Inventories, Unknowns, and a Dash of Trial-and-Error

"Inventories, Unknowns, and a Dash of Trial-and-Error"

This week marked the official beginning of a new chapter—system development. Cue dramatic music, heavy sighs, and plenty of “Wait, what are we doing again?” moments.

Together with our project lead, Mam Ynah, we kicked off the week with a meeting that was supposed to lay the foundation for the system. Supposed to. We were given the flow—a vague map of what was expected. No clear instructions. No diagrams. Just enough detail to make us dangerously curious but not enough to actually start coding. Me and Joseph looked at each other more than once with matching confused faces, mentally screaming: “So… what now?”

The system itself sounded simple. Just an inventory system, right? For the Dietary Department. But the deeper we looked, the more we realized: it’s “simple” in theory… not so much in practice.

This system wasn’t just about tracking supplies.
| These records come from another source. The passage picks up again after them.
File: src/afrt_defines.vh
/*
 * constants for the filter reset and conversion timing block.
 * assumes a 4.096 mhz system clock derived conversion counts; included by afrt_ctrl.v.
 */
`ifndef AFRT_DEFINES_VH
`define AFRT_DEFINES_VH

// ----------------------------------------------------------------
// reset pulse timing
// ----------------------------------------------------------------
`define AFRT_SYNC_DELAY      4'h2
`define AFRT_SHORT_PULSE     4'h2
`define AFRT_MOD_PULSE       8'h20
`define AFRT_MOD_DIV         8'h10

// ----------------------------------------------------------------
// data format
// ----------------------------------------------------------------
`define AFRT_CODE_MAX        24'h7fffff
`define AFRT_CODE_MIN        24'h800000
`define AFRT_RAW_W           26

// ----------------------------------------------------------------
// conversion counts at 2000 sps, defaults only
// ----------------------------------------------------------------
`define AFRT_FIRST_FAST      32'h0000083c
`define AFRT_FIRST_SLOW      32'h00000942
`define AFRT_STEADY          32'h00000800

`endif

File: src/afrt_ctrl.v
/*
 * digital filter reset sequencing, conversion timing and output code clamp.
 * assumes register write strobes and command decode arrive as one-cycle pulses
 * from logic on core_clk_i; the run pin arrives asynchronously.
 */
`timescale 1ns/1ps
`default_nettype none
`include "afrt_defines.vh"

// Contract
// - filter resets on writes, resync, run rise
// - resync: reset three clocks later, two long
// - input select write: three clock pulse
// - bias/mux/gain write: 32 modulator clocks
// - combined reset is AND of active-lows
// - resync/input write: short first conversion
// - other resets: longer first conversion
// - later conversions use steady period
// - results are 24-bit two's complement
// - results saturate at full scale
// - zero and one lsb code exactly
// - ready low with result buffer update
module afrt_ctrl #(
  parameter [31:0] FIRST_FAST = `AFRT_FIRST_FAST,
  parameter [31:0] FIRST_SLOW = `AFRT_FIRST_SLOW,
  parameter [31:0] STEADY     = `AFRT_STEADY,
  parameter [7:0]  MOD_DIV    = `AFRT_MOD_DIV
) (
  input  wire                   core_clk_i,
  input  wire                   rst_i,
  input  wire                   reset_cmd_i,
  input  wire                   wake_command_i,
  input  wire                   resync_cmd_i,
  input  wire                   input_select_reg_wr_i,
  input  wire                   bias_voltage_reg_wr_i,
  input  wire                   mux_ctrl_b_reg_wr_i,
  input  wire                   gain_rate_reg_wr_i,
  input  wire                   conv_run_i,
  input  wire [`AFRT_RAW_W-1:0] raw_result_i,
  output reg                    filter_reset_n_o,
  output reg                    result_ready_n_o,
  output reg  [23:0]            result_o
);

  // ----------------------------------------------------------------
  // run pin synchroniser
  // ----------------------------------------------------------------
  // an edge counts once stages two and three agree, so a glitch shorter
  // than one clock never resets the filter.
  // stages and level start high: a pin that is already high at release is
  // not a fresh rise, and the reset itself already picks the long first
  // count. limitation: a rise that happens during reset is not an edge.
  reg [2:0] run_sync;
  reg       run_level;
  wire      run_agree;
  wire      run_rise;
  assign run_agree = (run_sync[1] == run_sync[2]);
  assign run_rise  = run_agree && run_sync[2] && !run_level;

  always @(posedge core_clk_i or posedge rst_i)
    if (rst_i)
    begin
      run_sync  <= 3'h7;
      run_level <= 1'b1;
    end
    else
    begin
      run_sync <= {run_sync[1:0], conv_run_i};
      if (run_agree)
        run_level <= run_sync[2];
    end

  // ----------------------------------------------------------------
  // individual reset pulses
  // ----------------------------------------------------------------
  reg [3:0] sync_dly;
  reg [3:0] sync_cnt;
  reg [3:0] mux_cnt;
  reg [7:0] mod_pre;
  reg [7:0] mod_cnt;
  wire slow_evt = bias_voltage_reg_wr_i | mux_ctrl_b_reg_wr_i | gain_rate_reg_wr_i
                  | run_rise | reset_cmd_i | wake_command_i;
  wire fast_evt = resync_cmd_i | input_select_reg_wr_i;

  always @(posedge core_clk_i or posedge rst_i)
    if (rst_i)
    begin
      sync_dly <= 4'h0;
      sync_cnt <= 4'h0;
      mux_cnt  <= 4'h0;
      mod_pre  <= 8'h0;
      mod_cnt  <= 8'h0;
    end
    else
    begin
      // resync delay then two-clock pulse
      if (resync_cmd_i)
        sync_dly <= `AFRT_SYNC_DELAY;
      else if (sync_dly != 4'h0)
        sync_dly <= sync_dly - 4'h1;
      if (sync_dly == 4'h1)
        sync_cnt <= `AFRT_SHORT_PULSE;
      else if (sync_cnt != 4'h0)
        sync_cnt <= sync_cnt - 4'h1;
      // rewrite of the same value still resets
      if (input_select_reg_wr_i)
        mux_cnt <= `AFRT_SHORT_PULSE;
      else if (mux_cnt != 4'h0)
        mux_cnt <= mux_cnt - 4'h1;
      // modulator clock pulse counted from a prescaler
      if (slow_evt)
      begin
        mod_cnt <= `AFRT_MOD_PULSE;
        mod_pre <= 8'h0;
      end
      else if (mod_cnt != 8'h0)
      begin
        if (mod_pre == MOD_DIV - 8'h1)
        begin
          mod_pre <= 8'h0;
          mod_cnt <= mod_cnt - 8'h1;
        end
        else
          mod_pre <= mod_pre + 8'h1;
      end
    end

  // ----------------------------------------------------------------
  // combined filter reset
  // ----------------------------------------------------------------
  // one active-low term per pulse counter; all strobes but resync pull reset low at once,
  // so a back-to-back write leaves no one-cycle gap before its count loads
  wire sync_pulse_n = (sync_cnt == 4'h0);
  wire mux_pulse_n  = (mux_cnt == 4'h0) & !input_select_reg_wr_i;
  wire mod_pulse_n  = (mod_cnt == 8'h0) & !slow_evt;
  wire next_filter_reset_n = sync_pulse_n & mux_pulse_n & mod_pulse_n;

  // ----------------------------------------------------------------
  // conversion sequencer
  // ----------------------------------------------------------------
  reg        slow_src;
  reg        first_conv;
  reg [31:0] conv_cnt;
  reg  [31:0] conv_len;
  wire        conv_done;

  // length of the conversion now running
  always @*
  begin
    conv_len = STEADY;
    case ({first_conv, slow_src})
      2'b10:   conv_len = FIRST_FAST;
      2'b11:   conv_len = FIRST_SLOW;
      default: conv_len = STEADY;
    endcase
  end

  assign conv_done = filter_reset_n_o && (conv_cnt == conv_len - 32'h1);

  // ----------------------------------------------------------------
  // output code
  // ----------------------------------------------------------------
  // clamp of the wider filter output
  wire [`AFRT_RAW_W-1:0] raw = raw_result_i;
  wire raw_hi = !raw[`AFRT_RAW_W-1] && (raw[`AFRT_RAW_W-2:23] != 2'h0);
  wire raw_lo = raw[`AFRT_RAW_W-1] && (raw[`AFRT_RAW_W-2:23] != 2'h3);
  wire [23:0] next_result = raw_hi ? `AFRT_CODE_MAX :
                            raw_lo ? `AFRT_CODE_MIN : raw[23:0];

  // ----------------------------------------------------------------
  // registered outputs
  // ----------------------------------------------------------------
  // counting waits for the registered release, so the first result lands
  // exactly the chosen length after filter_reset_n_o goes high
  always @(posedge core_clk_i or posedge rst_i)
    if (rst_i)
    begin
      filter_reset_n_o <= 1'b0;
      slow_src         <= 1'b1;
      first_conv       <= 1'b1;
      conv_cnt         <= 32'h0;
      result_ready_n_o <= 1'b1;
      result_o         <= 24'h0;
    end
    else
    begin
      filter_reset_n_o <= next_filter_reset_n;
      // latest source picks the first conversion length
      if (slow_evt)
        slow_src <= 1'b1;
      else if (fast_evt)
        slow_src <= 1'b0;
      if (!next_filter_reset_n)
      begin
        // restart from zero on release
        conv_cnt         <= 32'h0;
        first_conv       <= 1'b1;
        result_ready_n_o <= 1'b1;
      end
      else if (conv_done)
      begin
        conv_cnt         <= 32'h0;
        first_conv       <= 1'b0;
        result_ready_n_o <= 1'b0;
        result_o         <= next_result;
      end
      else if (filter_reset_n_o)
      begin
        conv_cnt         <= conv_cnt + 32'h1;
        result_ready_n_o <= 1'b1;
      end
    end

endmodule
`default_nettype wire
It needed to manage inventory, deliveries, stock levels, and users. Oh, and here's the twist: it also had to function like an order system for hospital wards, which was something new entirely. Think of it as a restaurant inventory mashed with a hospital delivery portal. Neat, right? Also: terrifying.

We spent the rest of the week doing what any lost but determined devs would do—drawing up rough plans, brainstorming screens, sketching interfaces on scratch paper, and asking questions like detectives in a mystery novel. With little understanding of how the actual workflow in the dietary department really goes, everything felt like a trial-and-error puzzle. Try this. Scrap that. Ask again. Rethink. Repeat.
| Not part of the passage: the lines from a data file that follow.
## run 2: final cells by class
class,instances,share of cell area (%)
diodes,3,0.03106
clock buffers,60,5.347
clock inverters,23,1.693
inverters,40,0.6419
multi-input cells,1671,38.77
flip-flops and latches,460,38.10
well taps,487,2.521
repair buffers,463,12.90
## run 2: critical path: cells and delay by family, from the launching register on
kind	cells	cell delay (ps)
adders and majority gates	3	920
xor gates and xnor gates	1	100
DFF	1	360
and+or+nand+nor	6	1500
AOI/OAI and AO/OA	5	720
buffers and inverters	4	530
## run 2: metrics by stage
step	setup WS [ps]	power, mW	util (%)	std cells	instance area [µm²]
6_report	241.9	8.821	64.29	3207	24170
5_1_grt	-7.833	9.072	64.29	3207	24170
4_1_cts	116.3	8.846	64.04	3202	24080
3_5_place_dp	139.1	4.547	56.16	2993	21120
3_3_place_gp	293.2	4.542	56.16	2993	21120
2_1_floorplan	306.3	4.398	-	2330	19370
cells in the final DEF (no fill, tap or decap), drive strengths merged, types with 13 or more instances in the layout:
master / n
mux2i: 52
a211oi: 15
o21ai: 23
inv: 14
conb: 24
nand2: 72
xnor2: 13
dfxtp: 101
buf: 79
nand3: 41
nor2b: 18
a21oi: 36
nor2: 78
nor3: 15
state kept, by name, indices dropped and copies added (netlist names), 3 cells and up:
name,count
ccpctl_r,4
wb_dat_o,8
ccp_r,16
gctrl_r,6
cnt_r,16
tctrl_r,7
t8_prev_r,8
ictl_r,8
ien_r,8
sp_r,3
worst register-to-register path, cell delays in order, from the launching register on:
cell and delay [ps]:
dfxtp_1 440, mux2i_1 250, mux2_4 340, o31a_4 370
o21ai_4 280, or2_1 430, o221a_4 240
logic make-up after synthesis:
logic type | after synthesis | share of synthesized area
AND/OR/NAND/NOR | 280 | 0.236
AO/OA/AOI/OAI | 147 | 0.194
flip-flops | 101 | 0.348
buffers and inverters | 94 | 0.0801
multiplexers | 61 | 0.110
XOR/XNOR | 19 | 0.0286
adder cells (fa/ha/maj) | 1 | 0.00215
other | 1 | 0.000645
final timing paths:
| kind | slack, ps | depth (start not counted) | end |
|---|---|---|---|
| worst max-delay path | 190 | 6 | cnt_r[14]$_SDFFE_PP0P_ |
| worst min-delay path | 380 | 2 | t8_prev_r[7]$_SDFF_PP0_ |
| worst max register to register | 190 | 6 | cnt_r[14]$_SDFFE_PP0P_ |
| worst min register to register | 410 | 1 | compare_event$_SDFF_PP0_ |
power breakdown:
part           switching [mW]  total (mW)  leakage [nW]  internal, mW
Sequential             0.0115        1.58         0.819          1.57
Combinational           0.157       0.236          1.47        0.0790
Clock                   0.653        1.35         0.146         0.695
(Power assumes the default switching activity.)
--- src/trace_defs.svh ---
/*
 * Constants of the trace status word encoder: record field positions, function code
 * patterns, register offsets and reset values.
 * Assumes it is included by bare name wherever a constant is needed.
 */
// Function
// - foreground cycles pass function codes unchanged
// - dma tag cycle drives pattern 011
// - monitor program 000, monitor data 100
// - other codes 001,010,101,110,111 as processor
// - bit24 byte, bit25 read, bit26 peripheral
// - data lines on record bits 32-47
// - record bits 0-23 form address field
// - record bits 24-31 form status field
// - qualifier keeps pattern latched at entry
// - bit0 upper strobe, bits 1-23 address
// - bit31 guarded low, bit30 rom low
`ifndef TRACE_DEFS_SVH
`define TRACE_DEFS_SVH

`define REC_W 48
`define FIFO_DEPTH 8
`define POS_STROBE 0
`define POS_ADDR_LO 1
`define POS_ADDR_HI 23
`define POS_BYTE 24
`define POS_READ 25
`define POS_PERIPH 26
`define POS_FC_LO 27
`define POS_FC_HI 29
`define POS_ROM_N 30
`define POS_GUARD_N 31
`define POS_STAT_LO 24
`define POS_STAT_HI 31
`define POS_DATA_LO 32
`define POS_DATA_HI 47

`define FC_MON_PROG 3'h0
`define FC_DMA_TAG 3'h3
`define FC_MON_DATA 3'h4
`define FC_INT_ACK 3'h7

`define OFS_CTRL 6'h00
`define OFS_EQU_VAL 6'h04
`define OFS_EQU_MASK 6'h08
`define OFS_QUAL 6'h0C
`define OFS_STATUS 6'h10
`define OFS_MATCH_CNT 6'h14

`define CTRL_ENABLE_BIT 0
`define CTRL_LOAD_BIT 1
`define STATUS_OVF_BIT 0
`define STATUS_LVL_LO 8
`define STATUS_LVL_HI 11

`define RST_ENABLE 1'b0
`define RST_EQU 8'h00
`define RST_MASK 8'h00
`define RST_COUNT 16'h0000

`endif

--- src/trace_pkg.sv ---
/*
 * Types shared by the trace encoder and its record FIFO.
 * Assumes trace_defs.svh supplies the widths.
 */
`include "trace_defs.svh"

package trace_pkg;

    typedef logic [`REC_W-1:0] trace_rec_t;
    typedef logic [7:0] stat_t;
    typedef logic [3:0] fifo_lvl_t;

    typedef enum logic [1:0] {
        BUS_IDLE = 2'b00,
        BUS_ACK = 2'b01
    } wb_state_t;

endpackage : trace_pkg

--- src/trace_fifo_if.sv ---
/*
 * Carrier between the encoder and its record FIFO.
 * Assumes both ends run on the same clock.
 */
`timescale 1ns/1ps

interface trace_fifo_if;
    import trace_pkg::*;

    logic push_valid;
    logic push_ready;
    trace_rec_t push_data;
    logic pop_valid;
    logic pop_ready;
    trace_rec_t pop_data;
    fifo_lvl_t level;

    modport producer (
        output push_valid,
        input push_ready,
        output push_data,
        input pop_valid,
        output pop_ready,
        input pop_data,
        input level
    );

    modport buffer (
        input push_valid,
        output push_ready,
        input push_data,
        output pop_valid,
        input pop_ready,
        output pop_data,
        output level
    );

endinterface : trace_fifo_if

--- src/trace_fifo.sv ---
/*
 * Record FIFO: parameterised width and depth, valid/ready on both sides.
 * Assumes a synchronous active-high reset and one clock.
 */
`timescale 1ns/1ps

module trace_fifo #(
    parameter int WIDTH = 48,
    parameter int DEPTH = 8
) (
    input wire logic clk_i,
    input wire logic rst_i,
    trace_fifo_if.buffer f
);
    import trace_pkg::*;

    localparam int AW = $clog2(DEPTH);

    typedef struct packed {
        logic [DEPTH-1:0][WIDTH-1:0] mem;
        logic [AW-1:0] wr_ptr;
        logic [AW-1:0] rd_ptr;
        logic [AW:0] count;
    } fifo_state_t;

    fifo_state_t s_q;
    fifo_state_t s_d;
    logic do_push;
    logic do_pop;

    // full and empty come straight from the occupancy count, never guessed
    assign f.push_ready = (s_q.count != (AW+1)'(DEPTH));
    assign f.pop_valid = (s_q.count != '0);
    assign f.pop_data = s_q.mem[s_q.rd_ptr];
    assign f.level = 4'(s_q.count);
    assign do_push = f.push_valid && f.push_ready;
    assign do_pop = f.pop_valid && f.pop_ready;

    always_comb begin
        s_d = s_q;
        if (do_push) begin
            s_d.mem[s_q.wr_ptr] = f.push_data;
            s_d.wr_ptr = (s_q.wr_ptr == AW'(DEPTH - 1)) ? '0 : s_q.wr_ptr + 1'b1;
        end
        if (do_pop) begin
            s_d.rd_ptr = (s_q.rd_ptr == AW'(DEPTH - 1)) ? '0 : s_q.rd_ptr + 1'b1;
        end
        if (do_push && !do_pop) begin
            s_d.count = s_q.count + 1'b1;
        end else if (do_pop && !do_push) begin
            s_d.count = s_q.count - 1'b1;
        end
    end

    always_ff @(posedge clk_i) begin
        if (rst_i) begin
            s_q <= '0;
        end else begin
            s_q <= s_d;
        end
    end

endmodule : trace_fifo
But even in the fog, one thing gave us confidence: our shared knowledge of how inventory systems generally work. It wasn’t much, but it was our starting point. We knew how stock movements should be tracked. We knew how user roles might be divided. And we knew how important it was to keep it all clear and efficient.

So here we are: at the starting line of something that could be great—or drive us crazy. But with teamwork, coffee, and lots of Googling, we’re hoping to turn this “simple-but-not-so-simple” idea into a working system.

After all, every system starts with chaos… and maybe a little bit of courage.